If your code writes to a memory address and soon after reads from the same address, then the read may by mistake be executed before the write because the ROB doesn't know the memory addresses at the time of reordering. This error is detected when the write address is calculated, and then the read operation (which was executed speculatively) has to be re-done. The penalty for this is approximately 3 clocks. The only way to avoid this penalty is to make sure the execution unit has other things to do between a write and a subsequent read from the same memory address.
There are several execution units clustered around five ports. Port 0 and 1 are for arithmetic operations etc. Simple move, arithmetic and logic operations can go to either port 0 or 1, whichever is vacant first. Port 0 also handles multiplication, division, integer shifts and rotates, and floating point operations. Port 1 also handles jumps and some MMX and XMM operations. Port 2 handles all reads from memory and a few string and XMM operations, port 3 calculates addresses for memory write, and port 4 executes all memory write operations. In chapter 29 you'll find a complete list of the uops generated by code instructions with an indication of which ports they go to. Note that all memory write operations require two uops, one for port 3 and one for port 4, while memory read operations use only one uop (port 2).

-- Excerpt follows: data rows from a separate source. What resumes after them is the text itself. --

## config.mk

```make
export PLATFORM = sky130hd
export DESIGN_NAME = pc_seq
export DESIGN_NICKNAME = d
export VERILOG_FILES = /design/src/rtl/pc_seq_pkg.sv /design/src/rtl/pc_int_prio_enc.sv /design/src/rtl/pc_seq.sv
export SDC_FILE = /design/constraint.sdc
export NUM_CORES = 1
export LEC_CHECK = 0
export ABC_CLOCK_PERIOD_IN_PS = 8400
export BUFFER_PORTS_ARGS = -buffer_cell sky130_fd_sc_hd__buf_2
export CAP_MARGIN = 5
export CORE_ASPECT_RATIO = 0.7
export CORE_MARGIN = 4
export CORE_UTILIZATION = 50
export DETAILED_ROUTE_END_ITERATION = 7
export PLACE_DENSITY = 0.78
export SYNTH_ARGS = -nofsm -noshare
export SYNTH_HDL_FRONTEND = slang
export SYNTH_SLANG_ARGS = --single-unit
```

## constraint.sdc

```tcl
create_clock -name clock -period 8.4 [get_ports clock]
set_clock_uncertainty 0.15 [all_clocks]
set_input_delay 0.84 -clock clock [delete_from_list [all_inputs] [get_ports clock]]
set_output_delay 0.84 -clock clock [all_outputs]
set_load 0.03 [all_outputs]
```

## src/rtl/pc_seq_pkg.sv

```systemverilog
// Shared encodings for the program-counter sequencer: PC source select,
// offset update select, FSM states and the interrupt index width.
package pc_seq_pkg;

  // PC source select codes; codes 3 and 9-15 are unused and behave as hold
  typedef enum logic [3:0] {
    PC_HOLD  = 4'd0,
    PC_INCR  = 4'd1,
    PC_RST   = 4'd2,
    PC_ZERO  = 4'd4,
    PC_IMM16 = 4'd5,
    PC_REL8  = 4'd6,
    PC_REG   = 4'd7,
    PC_INT   = 4'd8
  } pc_sel_e;

  // Offset update select codes; code 3 behaves as hold
  typedef enum logic [1:0] {
    OFF_HOLD = 2'd0,
    OFF_INCR = 2'd1,
    OFF_ZERO = 2'd2
  } offset_sel_e;

  typedef enum logic [1:0] {
    ST_RUN      = 2'd0,
    ST_HALT     = 2'd1,
    ST_DISPATCH = 2'd2
  } state_e;

  // Interrupt index width, large enough for up to 8 request lines
  localparam int INT_IDX_W = 3;

endpackage

```

## src/rtl/pc_int_prio_enc.sv

```systemverilog
// Fixed-priority interrupt encoder: bit 0 is the highest priority.
// Produces a valid flag, the binary index of the winner and a one-hot grant.
module pc_int_prio_enc
  import pc_seq_pkg::*;
#(
  parameter int NUM_INT = 5
) (
  input  logic [NUM_INT-1:0]   req,
  output logic                 valid,
  output logic [INT_IDX_W-1:0] idx,
  output logic [NUM_INT-1:0]   grant
);

  // Scan from the lowest-priority line down so the lowest set index wins
  always_comb begin
    valid = |req;
    idx   = '0;
    grant = '0;
    for (int i = NUM_INT - 1; i >= 0; i--) begin
      if (req[i]) begin
        idx      = INT_IDX_W'(i);
        grant    = '0;
        grant[i] = 1'b1;
      end
    end
  end

endmodule

```

## src/rtl/pc_seq.sv

```systemverilog
// Program-counter sequencer with fetch offset, operand buffer, interrupt
// dispatch and HALT handling. Synchronous active-low reset.
// Optional feature macro: PC_SEQ_HALT_BUG_EN -- after waking from HALT with
// ime=0, the first INCR leaves pc unchanged once.
module pc_seq
  import pc_seq_pkg::*;
#(
  parameter int                ADDR_W          = 16,
  parameter int                OFFSET_W        = 2,
  parameter int                NUM_INT         = 5,
  parameter logic [ADDR_W-1:0] RESET_PC        = 'h100,
  parameter logic [ADDR_W-1:0] INT_BASE        = 'h40,
  parameter int                INT_STRIDE_LOG2 = 3
) (
  input  logic               clock,
  input  logic               reset,
  input  logic               stall,
  input  logic [3:0]         pc_sel,
  input  logic [1:0]         offset_sel,
  input  logic [7:0]         data_bus,
  input  logic               write_temp_buf,
  input  logic [ADDR_W-1:0]  reg_file_in,
  input  logic [2:0]         rst_pc_in,
  input  logic [NUM_INT-1:0] int_req,
  input  logic               ime,
  input  logic               halt_req,
  output logic [ADDR_W-1:0]  pc,
  output logic [ADDR_W-1:0]  pc_w_offset,
  output logic [NUM_INT-1:0] int_ack,
  output logic               halted
);

  state_e                state, state_nxt;
  logic [OFFSET_W-1:0]   offset, offset_nxt;
  logic [7:0]            temp_buf, buf_nxt;
  logic [ADDR_W-1:0]     pc_nxt;
  logic [NUM_INT-1:0]    ack_nxt;
  logic                  req_valid;
  logic [INT_IDX_W-1:0]  req_idx;
  logic [NUM_INT-1:0]    req_grant;
  logic [ADDR_W-1:0]     int_vec;

`ifdef PC_SEQ_HALT_BUG_EN
  logic                  halt_bug, halt_bug_nxt;
`else
  logic                  ime_unused;
  assign ime_unused = ime;
`endif

  pc_int_prio_enc #(.NUM_INT(NUM_INT)) u_prio (
    .req   (int_req),
    .valid (req_valid),
    .idx   (req_idx),
    .grant (req_grant)
  );

  assign pc_w_offset = pc + ADDR_W'(offset);
  assign int_vec     = INT_BASE + (ADDR_W'(req_idx) << INT_STRIDE_LOG2);
  assign halted      = (state == ST_HALT);

  // Next-state and datapath selection; stall freezes everything and drops any ack
  always_comb begin
    state_nxt  = state;
    pc_nxt     = pc;
    offset_nxt = offset;
    buf_nxt    = temp_buf;
    ack_nxt    = '0;
`ifdef PC_SEQ_HALT_BUG_EN
    halt_bug_nxt = halt_bug;
`endif
    if (!stall) begin
      case (state)
        ST_RUN: begin
          if (write_temp_buf) buf_nxt = data_bus;
          case (offset_sel)
            OFF_INCR: offset_nxt = offset + OFFSET_W'(1);
            OFF_ZERO: offset_nxt = '0;
            default:  offset_nxt = offset;
          endcase
          case (pc_sel)
            PC_INCR: begin
`ifdef PC_SEQ_HALT_BUG_EN
              if (halt_bug) halt_bug_nxt = 1'b0;
              else          pc_nxt = pc_w_offset + ADDR_W'(1);
`else
              pc_nxt = pc_w_offset + ADDR_W'(1);
`endif
            end
            PC_RST:   pc_nxt = ADDR_W'({rst_pc_in, 3'b000});
            PC_ZERO:  pc_nxt = '0;
            PC_IMM16: pc_nxt = ADDR_W'({data_bus, temp_buf});
            PC_REL8:  pc_nxt = pc_w_offset + ADDR_W'($signed(data_bus));
            PC_REG:   pc_nxt = reg_file_in;
            PC_INT: begin
              if (req_valid) begin
                pc_nxt     = int_vec;
                offset_nxt = '0;
                ack_nxt    = req_grant;
                state_nxt  = ST_DISPATCH;
              end
            end
            default:  pc_nxt = pc;
          endcase
          if (halt_req && !req_valid) state_nxt = ST_HALT;
        end
        ST_HALT: begin
          if (req_valid) begin
            state_nxt = ST_RUN;
`ifdef PC_SEQ_HALT_BUG_EN
            if (!ime) halt_bug_nxt = 1'b1;
`endif
          end
        end
        ST_DISPATCH: begin
          if (write_temp_buf) buf_nxt = data_bus;
          state_nxt = ST_RUN;
        end
        default: state_nxt = ST_RUN;
      endcase
    end
  end

  // State and datapath registers with synchronous active-low reset
  always_ff @(posedge clock) begin
    if (!reset) begin
      state    <= ST_RUN;
      pc       <= RESET_PC;
      offset   <= '0;
      temp_buf <= '0;
      int_ack  <= '0;
`ifdef PC_SEQ_HALT_BUG_EN
      halt_bug <= 1'b0;
`endif
    end else begin
      state    <= state_nxt;
      pc       <= pc_nxt;
      offset   <= offset_nxt;
      temp_buf <= buf_nxt;
      int_ack  <= ack_nxt;
`ifdef PC_SEQ_HALT_BUG_EN
      halt_bug <= halt_bug_nxt;
`endif
    end
  end

endmodule
```

-- After elaboration in Yosys (flattened, before gate mapping)
Index checks and enable logic that the tools add are counted.
- register bits: 33
- bits of input ports: 44
- word-level logic and storage cells: 69
- $add $sub $neg: 5
- equality and inequality tests: 15
- muxes and demuxes: 20
- bitwise logic cells: 5
- reductions and logical operators: 15
- operators by type and width (operator ; count):
    16-bit case mux with 7 select lines ; 1
    3-bit 2-to-1 mux ; 6
    16-bit by 1-bit adder with 16-bit output, second input constant ; 1
    16-bit adder ; 1
    16-bit by 2-bit adder with 16-bit output ; 1
    4-bit by 3-bit == test with 1-bit output, second input constant ; 4
    16-bit 2-to-1 mux ; 1
    2-bit 2-to-1 mux ; 7
    5-bit OR reduction ; 2
    9-bit OR reduction ; 1
    7-bit by 6-bit adder with 8-bit output, first input constant ; 1
    2-bit case mux with 2 select lines ; 2
    4-bit AND reduction ; 2
    8-bit OR reduction ; 1
    7-bit nonzero test ; 1
    7-bit OR reduction ; 1
    6-bit OR reduction ; 1
    5-bit 2-to-1 mux ; 1
    1-bit NOT ; 5
    2-bit by 1-bit == test with 1-bit output, second input constant ; 2
    2-bit == test, second input constant ; 2
    4-bit by 1-bit == test with 1-bit output, second input constant ; 1
    4-bit by 2-bit == test with 1-bit output, second input constant ; 1
    4-bit == test, second input constant ; 1
    13 further kinds ; 13

-- Depth between registers and ports, before layout
Gate-level depths: netlist of the first run.
- depth after elaboration: 8
- mapped depth: 13
- gate-level depth less buffers: 13

-- Cells and area by module
A second synthesis of the first run with hierarchy kept.
- cells, all modules: 340
- area, all modules: 2707.6 sq um
- modules (own cells, without submodules) (module ; instances ; cells each ; area each (sq um)):
    pc_seq ; 1 ; 327 ; 2633.8
    pc_int_prio_enc ; 1 ; 13 ; 73.8

-- Least setup slack after synthesis of the first run
No wires, ideal clock.
- path kind: reg-to-reg
- start point: register pc[0]
- end point: register pc[15]
- arrival: 3540 ps
- slack: 4633 ps
- cell stages (with the launch flop): 13
- path buffers: 0
- period minus slack after synthesis: 3767 ps
- path through: dfxtp_1 -> ha_1 -> fa_1 -> and3_1 -> nand3_1 -> xnor2_1 -> ha_1 -> a21oi_1 -> o211a_1 -> nor3_1 -> nor3_1 -> or4_1 -> a41oi_2
- cells in the longest elaborated chain, start to end: 3
- RTL lines (what ; RTL line ; RTL):
    start: declaration ; pc_seq.sv:27 ; output logic [ADDR_W-1:0] pc,
    start signal: assignment ; pc_seq.sv:136 ; pc <= pc_nxt;
    16-bit by 2-bit adder with 16-bit output * ; pc_seq.sv:57 ; assign pc_w_offset = pc + ADDR_W'(offset);
    net pc_w_offset[6] ; pc_seq.sv:28 ; output logic [ADDR_W-1:0] pc_w_offset,
    16-bit adder / 16-bit by 1-bit adder with 16-bit output (equally long branches) ; pc_seq.sv:92, pc_seq.sv:86 ;
    16-bit case mux with 7 select lines * ; pc_seq.sv:80 ; case (pc_sel)
The timed path passes the listed nets; every way through them passes the cells marked *.
A chain may end at the register's enable or synchronous reset.

-- Worst setup path in the final report of the first run
- start point: input port pc_sel[2]
- end point: register pc[15]
- cells in the longest elaborated chain, start to end: 3
- RTL lines (what ; RTL line ; RTL):
    start: declaration ; pc_seq.sv:18 ; input logic [3:0] pc_sel,
    4-bit == test, or another cell as far along ; pc_seq.sv:80 ;
    7-bit nonzero test (no line) / 2-bit inequality test (equally long branches) ; - ;
    4-bit AND reduction (no line) ; - ;
Parallel ways exist; a longest one is shown, timed or not.

==> flow_metrics.tcl, run 1 <==
set metrics [dict create \
    period_needed_ps 3820 \
    worst_ep_arrival_time_ps 3880 \
    grt_first_pass_wirelength_um 13100 \
    number_of_search_and_repair_iterations_in_the_first_detailed_routing_pass 4 \
    drt_first_iter_violations 269 \
    postCtsResizedCells 0 \
    synth_enable_flop_cells 0 \
    via_count 2866 \
    finalInstanceArea_um2 3260 \
    synth.top_cells.by_count "37 x sky130_fd_sc_hd__nor2_1, 33 x sky130_fd_sc_hd__dfxtp_1, 27 x sky130_fd_sc_hd__nand2_1, 22 x sky130_fd_sc_hd__a21oi_1, 19 x sky130_fd_sc_hd__ha_1" \
    leakagePower_nw 1.54 \
    number_of_buffers_inserted_by_hold_repair_at_cts 0 \
    report.final.slew_viol_count 0 \
    critical_path_required_ps 8460 \
    syn_avg_cell_area_um2 7.96 \
    antenna_found_initial 0 \
    synth_simple_gate_area_share_pct 25.1 \
    synth_compound_gate_area_share_pct 26.1 \
    multiInputGateArea_um2 1980 \
    rsz0062_at_grt "no" \
    via_per_inst 5.85 \
    post_synth_inst_count 344 \
    wire_length_after_detailed_routing_um 7960 \
    boundaryPins 82 \
    peakVddDrop_v 0.0000840 \
    drc 0 \
    most_frequent_cell_after_synthesis "sky130_fd_sc_hd__nor2_1" \
    numPortBuffers 80 \
    hold_slack_final_ps 349 \
    max_clock_freq_ghz 0.262 \
    core_area_um2 5290 \
    grt_max_degree 28 \
    detailed_place.area_um2 3180 \
    dpl.hpwl_um 6390 \
    detail-route-antenna-nets 0 \
    ff_latch_area_um2 661 \
    outcome "finished clean" \
    synth_largest_type_area_fraction_pct 24.1 \
    floorplan.initialDensity_pct 51.8 \
    numCtsBuffers 5 \
    layout-drive-gt1-share_pct 22.7 \
    synthesis.nets 409 \
    power_per_cell_area_nw_per_um2 132 \
    timing.critical_path.to_type "flop" \
    clock_insertion_delay_worst_skew_ps 290 \
    die-height_um 69.9 \
    globalRoute.totalOverflow 0 \
    combinational_family_with_the_most_area_after_synthesis "compound AO/OA/AOI/OAI gates" \
    critPathMaxFanout 13 \
    ys_warn_count 0 \
    cts_tree "built" \
    first_global_vias 2668 \
    syn-cell-area_um2 2740 \
    setup-violations-final 0 \
    synth-seq-cells 33 \
    syn2layout_area_growth_pct 19.1 \
    fillers 516 \
    post_synth_mux_area_share_pct 2.92 \
    final.setup.tns_ps 0 \
    ys_top_cells_by_area "sky130_fd_sc_hd__dfxtp_1 24%, sky130_fd_sc_hd__ha_1 8.7%, sky130_fd_sc_hd__nor2_1 5.1%" \
    fin_crit_sh_pct 45.5 \
    synth_fa_ha_area_share_pct 10.1 \
    routedWlPerCell_um 16.3 \
    synth-xor-area-share_pct 8.04 \
    holdCritPathClass "reg -> reg" \
    worstSetupStartpointType "input port" \
    yosys.cell_types.count 60 \
    timing_worst_slew_pin_value_ps 1140 \
    setup.worst_path.class "in -> reg" \
    cts_htree_levels 2 \
    final_nets 483 \
    hold_viol 0 \
    gp_routability_congestion 0.958 \
    postcts_setup_bufs 0 \
    cts_num_sinks 33 \
    synth_flop_cell "sky130_fd_sc_hd__dfxtp_1" \
    cts.clk_slew.worst_paths_ps 70 \
    core.rowCount 22 \
    cts_root_buf "sky130_fd_sc_hd__clkbuf_8" \
    timing.max_slew.rel_slack_pct 23.4 \
    maxcap_viol_count 0 \
    antenna-diode-count 0 \
    floorplan.die.width_um 96.5 \
    post_synth_arst_share_pct 0 \
    synth_sequential_area_ratio_pct 24.1 \
    clock_tree.buffer_depth 2 \
    final_util_pct 61.7 \
    die-area_um2 6740 \
    globalRouteTotalUtil_pct 24.4 \
    netlist.top_cell.by_area "sky130_fd_sc_hd__dfxtp_1" \
]
area by class of cell:
type                            count  area share, %
Inverter                           10           1.15
Tap cell                           72           2.76
Clock buffer                        7           2.65
Sequential cell                    33           20.2
Multi-Input combinational cell    287           60.7
Timing Repair Buffer               81           12.5
critical path, stage by stage:
cell and delay [ps]:
sky130_fd_sc_hd__buf_2 220, sky130_fd_sc_hd__and4bb_2 380, sky130_fd_sc_hd__and2_1 520, sky130_fd_sc_hd__ha_1 340, sky130_fd_sc_hd__nand2_1 110, sky130_fd_sc_hd__o211a_1 220, sky130_fd_sc_hd__nor3_1 410, sky130_fd_sc_hd__nor3_1 140
sky130_fd_sc_hd__or4_1 520, sky130_fd_sc_hd__a41oi_2 180
where the power goes:
part / internal (mW) / switching, mW
combinational: 0.0487 / 0.0839
clock: 0.0650 / 0.0569
sequential: 0.165 / 0.0113
total: 0.279 / 0.152
metal layers:
metal	global-route usage (%)	vias up	part of all wire, %
li1	-	1423	-
met1	38.5	1306	48
met2	32.7	120	38
met3	5.17	17	11
met4	6.38	0	1.9
met5	0	-	0
path summary, 6_finish.rpt:
path / to / from / slack, ps / depth (start not counted)
worst min-delay path: temp_buf[1]$_SDFFE_PN0P_ / temp_buf[1]$_SDFFE_PN0P_ / 350 / 2
worst max-delay path: pc[15]$_SDFFE_PN0P_ / pc_sel[2] / 4580 / 10
worst min register to register: temp_buf[1]$_SDFFE_PN0P_ / temp_buf[1]$_SDFFE_PN0P_ / 350 / 2
worst max register to register: pc[15]$_SDFFE_PN0P_ / offset[0]$_SDFFE_PN0P_ / 4700 / 12
through the flow:
step	worst slack [ps]	total power, mW	instances
finish	4580	0.431	490
floorplan	4630	0.270	344
global route	4430	0.454	490
global placement	4390	0.308	483
CTS	4630	0.430	490
detailed placement	4340	0.311	483
kinds of logic (layout without fill, tap and decap cells):
group,after synthesis,after routing
mux,8,8
simple gates,130,130
compound gates,105,105
fa+ha+maj,21,21
xor+xnor,23,23
buf+inv,24,98
flops,33,33
sequential cells by signal, indices dropped and copies added (netlist names):
signal and flops:
int_ack 5, offset 2, pc 16, state 2, temp_buf 8
layout by cell type (no fill, tap or decap), types with 2 or more instances in the layout:
master / count
sky130_fd_sc_hd__fa_1: 2
sky130_fd_sc_hd__mux2i_1: 8
sky130_fd_sc_hd__nand3b_1: 2
sky130_fd_sc_hd__nand2_1: 27
sky130_fd_sc_hd__xnor2_1: 15
sky130_fd_sc_hd__o21ai_0: 17
sky130_fd_sc_hd__nand4_1: 5
sky130_fd_sc_hd__ha_1: 19
sky130_fd_sc_hd__and2_1: 10
sky130_fd_sc_hd__o21a_1: 4
sky130_fd_sc_hd__nor3b_1: 3
sky130_fd_sc_hd__a22oi_1: 5
sky130_fd_sc_hd__or3_1: 2
sky130_fd_sc_hd__a221o_1: 2
sky130_fd_sc_hd__nand2b_1: 2
sky130_fd_sc_hd__a221oi_1: 4
sky130_fd_sc_hd__nor2b_1: 7
sky130_fd_sc_hd__and3_1: 11
sky130_fd_sc_hd__clkbuf_8: 6
sky130_fd_sc_hd__a31oi_1: 4
sky130_fd_sc_hd__buf_2: 80
sky130_fd_sc_hd__a21oi_1: 22
sky130_fd_sc_hd__o21bai_1: 2
sky130_fd_sc_hd__nand3_1: 8
sky130_fd_sc_hd__a222oi_1: 3
sky130_fd_sc_hd__dfxtp_1: 33
sky130_fd_sc_hd__nor2_1: 37
sky130_fd_sc_hd__nor3_1: 8
sky130_fd_sc_hd__xor2_1: 7
sky130_fd_sc_hd__inv_1: 9
sky130_fd_sc_hd__a21o_1: 7
sky130_fd_sc_hd__o22ai_1: 4
sky130_fd_sc_hd__o21ai_1: 6
sky130_fd_sc_hd__a211o_1: 2
sky130_fd_sc_hd__a211oi_1: 9
Power figures use the tool's default switching activity.
==> run 2, diff against run 1 <==
Settings changed: ABC_AREA from default to 1, ABC_CLOCK_PERIOD_IN_PS 8400 to 3600, PLACE_DENSITY 0.78 to 0.77.
Clock period 8.4 ns to 3.6 ns, I/O delays scaled along.
==> flow_metrics.tcl, run 2 <==
set metrics [dict create \
    outcome "finished clean" \
    final_util_pct 60.7 \
    syn2layout_area_growth_pct 17.7 \
    cts.clk_slew.worst_paths_ps 80 \
    power_per_cell_area_nw_per_um2 303 \
    antenna_found_initial 0 \
    synthesis.nets 519 \
    setup.worst_path.class "reg -> reg" \
    fillers 571 \
    holdCritPathClass "in -> reg" \
    maxcap_viol_count 0 \
    clock_insertion_delay_worst_skew_ps 290 \
    synth-seq-cells 33 \
    wire_length_after_detailed_routing_um 8850 \
    synth_largest_type_area_fraction_pct 22.4 \
    postCtsResizedCells 0 \
    seq_power_share_pct 39.5 \
    boundaryPins 82 \
    die-area_um2 7220 \
    ys_top_cells_by_area "sky130_fd_sc_hd__dfxtp_1 22%, sky130_fd_sc_hd__nand2_1 13%, sky130_fd_sc_hd__ha_1 8.0%" \
    cts_tree "built" \
    leakagePower_nw 1.82 \
    timing.critical_path.to_type "flop" \
    die-height_um 72.3 \
    ys_warn_count 0 \
    detail-route-antenna-nets 0 \
    synth_flop_cell "sky130_fd_sc_hd__dfxtp_1" \
    first_global_vias 2830 \
    antenna-diode-count 0 \
    largest_register_ffs 16 \
    via_per_inst 5.33 \
    layout_commonest_cell "sky130_fd_sc_hd__nand2_1" \
    post_synth_inst_count 454 \
    drt_first_iter_violations 240 \
    cts_root_buf "sky130_fd_sc_hd__clkbuf_8" \
    period_needed_ps 3290 \
    synth.top_cells.by_count "104 x sky130_fd_sc_hd__nand2_1, 53 x sky130_fd_sc_hd__inv_1, 43 x sky130_fd_sc_hd__nor2_1, 33 x sky130_fd_sc_hd__dfxtp_1, 32 x sky130_fd_sc_hd__a21oi_1" \
    globalRoute.totalOverflow 0 \
    drc 0 \
    fin_crit_sh_pct 91.3 \
    cts_num_sinks 33 \
    grt_first_pass_wirelength_um 13800 \
    dpl.hpwl_um 7230 \
    gp_routability_congestion 0.949 \
    postcts_setup_bufs 0 \
    top_reg_by_flops "pc" \
    critPathMaxFanout 7 \
    via_count 3243 \
    synth_enable_flop_cells 0 \
    final.setup.tns_ps 0 \
    rsz0062_at_grt "no" \
    power.switching_mw 0.417 \
    report.final.slew_viol_count 0 \
    cell_internal_pwr_mw 0.636 \
    synth_sequential_area_ratio_pct 22.4 \
    clockPowerShare_pct 27.3 \
    hold_viol 0 \
    number_of_buffers_inserted_by_hold_repair_at_cts 0 \
    cts_htree_levels 2 \
    worst_ep_arrival_time_ps 3370 \
    timing.max_slew.rel_slack_pct 61.4 \
    grt_max_degree 27 \
    critical_path_required_ps 3680 \
    max_clock_freq_ghz 0.304 \
    worstSetupStartpointType "flop" \
    numPortBuffers 80 \
    netlist.top_cell.by_area "sky130_fd_sc_hd__dfxtp_1" \
    biggestRegsByFlops "pc x16, temp_buf x8, int_ack x5" \
    post_synth_arst_share_pct 0 \
    peakVddDrop_v 0.000227 \
    syn-cell-area_um2 2950 \
    timing_worst_slew_pin_value_ps 573 \
    routedWlPerCell_um 14.5 \
    setup-violations-final 0 \
    core.rowCount 23 \
    numCtsBuffers 5 \
    number_of_search_and_repair_iterations_in_the_first_detailed_routing_pass 5 \
    syn_avg_cell_area_um2 6.51 \
    clock_tree.buffer_depth 2 \
    yosys.cell_types.count 42 \
    power_switching_share_pct 39.6 \
    layout-drive-gt1-share_pct 24.0 \
    core_area_um2 5730 \
    globalRouteTotalUtil_pct 24.3 \
    floorplan.initialDensity_pct 51.6 \
    layout.cells.most_common_list "104 x sky130_fd_sc_hd__nand2_1, 80 x sky130_fd_sc_hd__buf_2, 53 x sky130_fd_sc_hd__inv_1" \
    final_nets 598 \
    combPwrFrac_pct 33.2 \
    floorplan.die.width_um 99.9 \
    most_frequent_cell_after_synthesis "sky130_fd_sc_hd__nand2_1" \
]
==> run 2: cell count changes in the layout (fill, tap and decap cells not counted), sizes merged, moves of 12 or more <==
cell and delta:
o21ai +22, nand3 +23, and3 -12, nor2 +20
nand2 +81, inv +49, a21oi +21
==> run 2: worst max-delay path, cell delays in order (launching register included) <==
cell and delay [ps]:
sky130_fd_sc_hd__dfxtp_1 370, sky130_fd_sc_hd__ha_1 220, sky130_fd_sc_hd__fa_1 210, sky130_fd_sc_hd__nand2_1 60, sky130_fd_sc_hd__inv_1 110, sky130_fd_sc_hd__nand3_1 160, sky130_fd_sc_hd__nor2_1 160, sky130_fd_sc_hd__nand4_1 140
sky130_fd_sc_hd__nor2_1 200, sky130_fd_sc_hd__nand2_1 90, sky130_fd_sc_hd__xnor2_1 190, sky130_fd_sc_hd__ha_1 350, sky130_fd_sc_hd__nand3_1 160, sky130_fd_sc_hd__nor2_1 90, sky130_fd_sc_hd__nor3_1 220, sky130_fd_sc_hd__nand2_1 80
sky130_fd_sc_hd__nand2_1 70, sky130_fd_sc_hd__nand3_1 80, sky130_fd_sc_hd__a21oi_2 130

In most cases each port can receive one new uop per clock cycle. This means that you can execute up to 5 uops in the same clock cycle if they go to five different ports, but since there is a limit of 3 uops per clock earlier in the pipeline you will never execute more than 3 uops per clock on average.
You must make sure that no execution port receives more than one third of the uops if you want to maintain a throughput of 3 uops per clock. Use the table of uops in chapter 29 and count how many uops go to each port. If port 0 and 1 are saturated while port 2 is free then you can improve your code by replacing some MOV register,register or MOV register,immediate instructions with MOV register,memory in order to move some of the load from port 0 and 1 to port 2.
Most uops take only one clock cycle to execute, but multiplications, divisions, and many floating point operations take more:
Floating point addition and subtraction takes 3 clocks, but the execution unit is fully pipelined so that it can receive a new FADD or FSUB in every clock cycle before the preceding ones are finished (provided, of course, that they are independent).
Integer multiplication takes 4 clocks, floating point multiplication 5, and MMX multiplication 3 clocks. Integer and MMX multiplication is pipelined so that it can receive a new instruction every clock cycle. Floating point multiplication is partially pipelined: The execution unit can receive a new FMUL instruction two clocks after the preceding one, so that the maximum throughput is one FMUL per two clock cycles. The holes between the FMUL's cannot be filled by integer multiplications because they use the same circuitry. XMM additions and multiplications take 3 and 4 clocks respectively, and are fully pipelined. But since each logical XMM register is implemented as two physical 64-bit registers, you need two uops for a packed XMM operation, and the throughput will then be one arithmetic XMM instruction every two clock cycles. XMM add and multiply instructions can execute in parallel because they don't use the same execution port.
Integer and floating point division takes up to 39 clocks and is not pipelined. This means that the execution unit cannot begin a new division until the previous division is finished. The same applies to squareroot and transcendental functions.
Also jump instructions, calls, and returns are not fully pipelined. You cannot execute a new jump in the first clock cycle after a preceding jump. So the maximum throughput for jumps, calls, and returns is one for every two clocks.
You should, of course, avoid instructions that generate many uops. The LOOP XX instruction, for example, should be replaced by DEC ECX / JNZ XX.
If you have consecutive POP instructions then you may break them up to reduce the number of uops:
POP ECX / POP EBX / POP EAX ; can be changed to: MOV ECX,[ESP] / MOV EBX,[ESP+4] / MOV EAX,[ESP] / ADD ESP,12The former code generates 6 uops, the latter generates only 4 and decodes faster. Doing the same with PUSH instructions is less advantageous because the split-up code is likely to generate register read stalls unless you have other instructions to put in between or the registers have been renamed recently. Doing it with CALL and RET instructions will interfere with prediction in the return stack buffer. Note also that the ADD ESP instruction can cause an AGI stall in earlier processors.